How to Improve Your Voice Quickly and Naturally Using Support

The concept of support in singing is foundational, and yet in my experience, it is very difficult to find any real explanation on what support actually is and how to employ it properly. My first singing teacher taught me that support was “pushing out”, and other singing methods say that you don’t need to worry about support at all.

In this article, I will basically explain what support is and why it is the “cornerstone” or foundation of correct singing technique. Whether singing or speaking, correct support is the first port of call in answering the question of how to improve your voice.

How To Improve Your Voice – Support Explained

So what is support, and how can we employ it in answering the question of how to improve your voice? Support can be defined as the collision of the two opposing sets of breathing muscles, that when they are applied consistently against one another, the vocal chords are automatically closed by reflex action and kept in a closed position while sound is produced with minimal interference from non-essential muscles.

What a mouthful! So lets break this down and I will talk you through the important points.

Collision of the Breathing Muscles

The first part talks about the collision of two opposing sets of breathing muscles. The breathing muscles we are talking about here are the following:

  1. The diaphragm
  2. The external intercostal muscles
  3. The abdominal muscles
  4. The internal intercostal muscles

The first two sets of muscles control inhalation and the last two sets of muscles control exhalation. These muscles can be seen in the following diagram:

How to improve your voice using the right breathing muscles

The question we must now answer is – how do you generate the collision? Well, the answer is surprisingly simple: just “pull up” before you start to sing, right after you have inhaled. Yep, that is all it takes to support the voice.If you like, you can break it down into 4 steps: inhale, pull up, sing, sustain the support while you sustain the note.

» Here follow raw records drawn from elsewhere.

## config.mk

```make
export PLATFORM = sky130hd
export DESIGN_NAME = instr_buffer
export DESIGN_NICKNAME = d
export VERILOG_FILES = /design/src/rtl/fetch_pkg.sv /design/src/rtl/instr_buffer.sv
export SDC_FILE = /design/constraint.sdc
export NUM_CORES = 1
export LEC_CHECK = 0
export ABC_AREA = 1
export BUFFER_PORTS_ARGS = -buffer_cell sky130_fd_sc_hd__buf_2
export CAP_MARGIN = 20
export CORE_ASPECT_RATIO = 0.9
export CORE_MARGIN = 4
export CORE_UTILIZATION = 30
export CTS_CLUSTER_SIZE = 20
export DETAILED_ROUTE_END_ITERATION = 7
export GPL_ROUTABILITY_DRIVEN = 0
export HOLD_SLACK_MARGIN = 0.05
export REMOVE_ABC_BUFFERS = 1
export SYNTH_ARGS = -nofsm -noshare
export SYNTH_HDL_FRONTEND = slang
export SYNTH_SLANG_ARGS = --single-unit
```

## constraint.sdc

```tcl
create_clock -name clk -period 8.8 [get_ports clk]
set_input_delay 1.76 -clock clk [delete_from_list [all_inputs] [get_ports clk]]
set_output_delay 1.76 -clock clk [all_outputs]
set_load 0.03 [all_outputs]
```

You may have heard in the past that support is about “pushing out”, but in reality it is the exact opposite – you pull up, or lift the abdominal bulk.

The purpose of support is two fold – firstly, to produce a steady column of air that can be passed over the vocal chords so sound can be produced, and secondly to close the vocal chords, which brings us to our next point……

Closing the Vocal Chords

An interesting phenomenon occurs when the two sets of inhalation and exhalation muscles previously mentioned are exerted at the same time against each other when exhaling – the collision of these muscles causes a reflex action that closes the vocal chords.

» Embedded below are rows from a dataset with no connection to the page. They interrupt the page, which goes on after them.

$ cat src/rtl/hour_counter_bcd12.sv
// 12-hour BCD hour counter: advances on minute carry in RUN mode and supports
// inc/dec stepping with hold-to-repeat plus a checked BCD load in SET mode.
//   state  | meaning
//   ST_RUN | counting minute carries, adjust/load inputs ignored
//   ST_SET | minute carries dropped, adjust/load inputs active
module hour_counter_bcd12 #(
  parameter int RESET_HOUR = 12,
  parameter int RPT_DELAY  = 500,
  parameter int RPT_PERIOD = 100,
  parameter int CNT_W      = 16
) (
  input  logic       clk,
  input  logic       rst_n,
  input  logic       min_carry,
  input  logic       set_en,
  input  logic       adj_inc,
  input  logic       adj_dec,
  input  logic       set_valid,
  input  logic [3:0] set_tens,
  input  logic [3:0] set_units,
  output logic [3:0] hour_tens,
  output logic [3:0] hour_units,
  output logic       hour_carry,
  output logic       set_ack,
  output logic       set_err
);

  typedef enum logic {ST_RUN, ST_SET} state_t;

  localparam logic [7:0] RST_BCD = (RESET_HOUR >= 10) ?
                                   {4'd1, 4'(RESET_HOUR - 10)} : {4'd0, 4'(RESET_HOUR)};
  localparam logic [CNT_W-1:0] DELAY_LD  = CNT_W'(RPT_DELAY - 1);
  localparam logic [CNT_W-1:0] PERIOD_LD = CNT_W'(RPT_PERIOD - 1);

  state_t           state;
  logic [7:0]       hour_q;
  logic [CNT_W-1:0] rpt_cnt;
  logic             rpt_active;
  logic             inc_q;
  logic             dec_q;

  logic inc_only;
  logic dec_only;
  logic step_rise;
  logic step_held;

  function automatic logic [7:0] bcd_inc(input logic [7:0] h);
    if (h == 8'h12)      return 8'h01;
    else if (h == 8'h09) return 8'h10;
    else                 return h + 8'h01;
  endfunction

  function automatic logic [7:0] bcd_dec(input logic [7:0] h);
    if (h == 8'h01)      return 8'h12;
    else if (h == 8'h10) return 8'h09;
    else                 return h - 8'h01;
  endfunction

  function automatic logic bcd_legal(input logic [3:0] t, input logic [3:0] u);
    return ((t == 4'd0) && (u >= 4'd1) && (u <= 4'd9)) ||
           ((t == 4'd1) && (u <= 4'd2));
  endfunction

  assign inc_only  = adj_inc & ~adj_dec;
  assign dec_only  = adj_dec & ~adj_inc;
  assign step_rise = (inc_only & ~inc_q) | (dec_only & ~dec_q);
  assign step_held = ((inc_only & inc_q) | (dec_only & dec_q)) & rpt_active;

  assign hour_tens  = hour_q[7:4];
  assign hour_units = hour_q[3:0];

  always_ff @(posedge clk or negedge rst_n) begin
    if (!rst_n) begin
      state      <= ST_RUN;
      hour_q     <= RST_BCD;
      hour_carry <= 1'b0;
      set_ack    <= 1'b0;
      set_err    <= 1'b0;
      rpt_cnt    <= '0;
      rpt_active <= 1'b0;
      inc_q      <= 1'b0;
      dec_q      <= 1'b0;
    end else begin
      hour_carry <= 1'b0;
      set_ack    <= 1'b0;
      set_err    <= 1'b0;
      inc_q      <= adj_inc;
      dec_q      <= adj_dec;
      state      <= set_en ? ST_SET : ST_RUN;

      case (state)
        ST_RUN: begin
          rpt_cnt    <= '0;
          rpt_active <= 1'b0;
          if (min_carry) begin
            hour_q     <= bcd_inc(hour_q);
            hour_carry <= (hour_q == 8'h11);
          end
        end

        ST_SET: begin
          if (set_valid) begin
            if (bcd_legal(set_tens, set_units)) begin
              hour_q  <= {set_tens, set_units};
              set_ack <= 1'b1;
            end else begin
              set_err <= 1'b1;
            end
          end else if (step_rise) begin
            hour_q     <= inc_only ? bcd_inc(hour_q) : bcd_dec(hour_q);
            rpt_cnt    <= DELAY_LD;
            rpt_active <= 1'b1;
          end else if (step_held) begin
            // Terminal count fires a repeat step and reloads the shorter period.
            if (rpt_cnt == '0) begin
              hour_q  <= inc_only ? bcd_inc(hour_q) : bcd_dec(hour_q);
              rpt_cnt <= PERIOD_LD;
            end else begin
              rpt_cnt <= rpt_cnt - CNT_W'(1);
            end
          end else begin
            rpt_cnt    <= '0;
            rpt_active <= 1'b0;
          end

          if (!set_en) begin
            rpt_cnt    <= '0;
            rpt_active <= 1'b0;
          end
        end

        default: state <= ST_RUN;
      endcase
    end
  end

endmodule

The important thing to note here is that it is a reflex action! This is the body’s natural way of closing the vocal chords to produce sound. If you take one thing from this point – the act of support or pulling up, automatically closes the vocal chords.

Minimal Interference

The last point I want to cover here is the concept of minimal interference. As mentioned in the point above, the action of pulling up, automatically (by reflex), closes the vocal chords, thus allowing us to produce sound. No other muscles are needed to close the vocal chords.

This is the natural way of singing and speaking, and you can see this in action when you watch a new born baby cry, and cry, and cry. Notice that they never seem to go hoarse.

So, what other muscles can close the vocal chords? It just so happens that the muscles that control the swallowing reflex can also close the vocal chords. This makes sense anatomically, because we don’t want food and drink going down into our lungs! One telltale sign of using the swallowing muscles while singing is a high larynx. This is due to the fact that the larynx rises to fold the epiglottis over the vocal chords, stopping food and drink from entering our lungs.

This can be seen in the following diagram:


While I could delve into much greater detail especially around the anatomy of singing, I wanted to cover the basics of support in this article and why it is foundational to singing and answering the question of how to improve your voice using support. You can learn how to sing better using support starting today by clicking on the link.

If we were to create our own, simpler definition of support, we could say it like this: pull up or lift the abdominal bulk, which will in turn close the vocal chords and allow the larynx and vocal chords to make their own adjustments with minimal interference.

See the following links for more information on the anatomy mentioned in the article:

  • For the Larynx – see here
  • For the Glottis – see here
  • For the Diaphragm – see here
  • For the Vocal Chords – see here
  • For the Breathing Muscles – see here

I hope this article has proven to be insightful and at least has given you a basic understanding of what support is and why it is foundational to singing and how to improve your voice. In the next article I want to cover vocal resonators and explore how to improve singing power and tone, which is the next piece of the puzzle in answering the question of how to improve your voice.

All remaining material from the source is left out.